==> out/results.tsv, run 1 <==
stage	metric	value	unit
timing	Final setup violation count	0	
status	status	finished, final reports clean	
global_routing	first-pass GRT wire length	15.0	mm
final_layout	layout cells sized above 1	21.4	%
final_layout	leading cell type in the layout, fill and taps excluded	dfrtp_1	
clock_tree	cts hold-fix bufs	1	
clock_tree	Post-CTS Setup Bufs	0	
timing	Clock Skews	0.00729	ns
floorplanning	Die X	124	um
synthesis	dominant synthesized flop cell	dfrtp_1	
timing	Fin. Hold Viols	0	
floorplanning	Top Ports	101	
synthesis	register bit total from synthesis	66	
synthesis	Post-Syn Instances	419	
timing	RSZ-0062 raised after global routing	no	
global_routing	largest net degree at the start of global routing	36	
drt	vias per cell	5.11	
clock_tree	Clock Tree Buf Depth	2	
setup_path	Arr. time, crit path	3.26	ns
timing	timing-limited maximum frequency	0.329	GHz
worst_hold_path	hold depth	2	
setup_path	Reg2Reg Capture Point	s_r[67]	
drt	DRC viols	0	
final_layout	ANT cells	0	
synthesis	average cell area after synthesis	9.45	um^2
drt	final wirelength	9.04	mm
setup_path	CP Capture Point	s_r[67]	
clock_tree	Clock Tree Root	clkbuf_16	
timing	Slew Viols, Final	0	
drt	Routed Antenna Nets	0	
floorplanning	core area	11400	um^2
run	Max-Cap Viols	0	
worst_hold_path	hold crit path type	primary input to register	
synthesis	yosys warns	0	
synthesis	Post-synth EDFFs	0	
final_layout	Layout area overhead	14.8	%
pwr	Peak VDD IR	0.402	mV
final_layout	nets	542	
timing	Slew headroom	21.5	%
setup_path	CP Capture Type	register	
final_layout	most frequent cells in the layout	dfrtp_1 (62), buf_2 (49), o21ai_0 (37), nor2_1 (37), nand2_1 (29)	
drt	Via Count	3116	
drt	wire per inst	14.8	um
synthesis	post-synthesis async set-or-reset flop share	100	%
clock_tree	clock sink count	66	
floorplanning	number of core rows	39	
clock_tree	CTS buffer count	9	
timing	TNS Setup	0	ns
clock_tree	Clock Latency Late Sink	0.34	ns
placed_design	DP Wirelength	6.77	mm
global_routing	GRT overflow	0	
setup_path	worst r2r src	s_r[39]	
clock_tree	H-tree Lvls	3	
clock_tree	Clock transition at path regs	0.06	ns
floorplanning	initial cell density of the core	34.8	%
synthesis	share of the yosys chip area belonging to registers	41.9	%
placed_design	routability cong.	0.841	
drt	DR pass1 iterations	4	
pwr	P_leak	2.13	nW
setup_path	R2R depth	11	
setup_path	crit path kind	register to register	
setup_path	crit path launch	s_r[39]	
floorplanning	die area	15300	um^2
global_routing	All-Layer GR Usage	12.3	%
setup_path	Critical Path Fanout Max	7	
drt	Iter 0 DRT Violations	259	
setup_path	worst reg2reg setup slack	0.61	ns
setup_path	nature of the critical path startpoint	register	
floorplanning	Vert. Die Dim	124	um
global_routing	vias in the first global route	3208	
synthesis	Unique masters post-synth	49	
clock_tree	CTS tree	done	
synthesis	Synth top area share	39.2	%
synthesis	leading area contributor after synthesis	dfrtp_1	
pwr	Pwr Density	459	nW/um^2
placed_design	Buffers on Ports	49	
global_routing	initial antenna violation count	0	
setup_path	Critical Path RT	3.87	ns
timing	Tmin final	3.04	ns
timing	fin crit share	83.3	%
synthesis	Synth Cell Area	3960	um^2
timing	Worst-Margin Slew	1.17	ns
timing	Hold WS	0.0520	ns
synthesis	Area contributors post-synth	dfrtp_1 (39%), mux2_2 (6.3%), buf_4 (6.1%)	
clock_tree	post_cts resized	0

◆ ◆ ◆ ◆ ◆

(What needs to be done)
If a line in the records includes the string "yosys", copy it.

(Task answer)
synthesis	yosys warns	0	
synthesis	share of the yosys chip area belonging to registers	41.9	%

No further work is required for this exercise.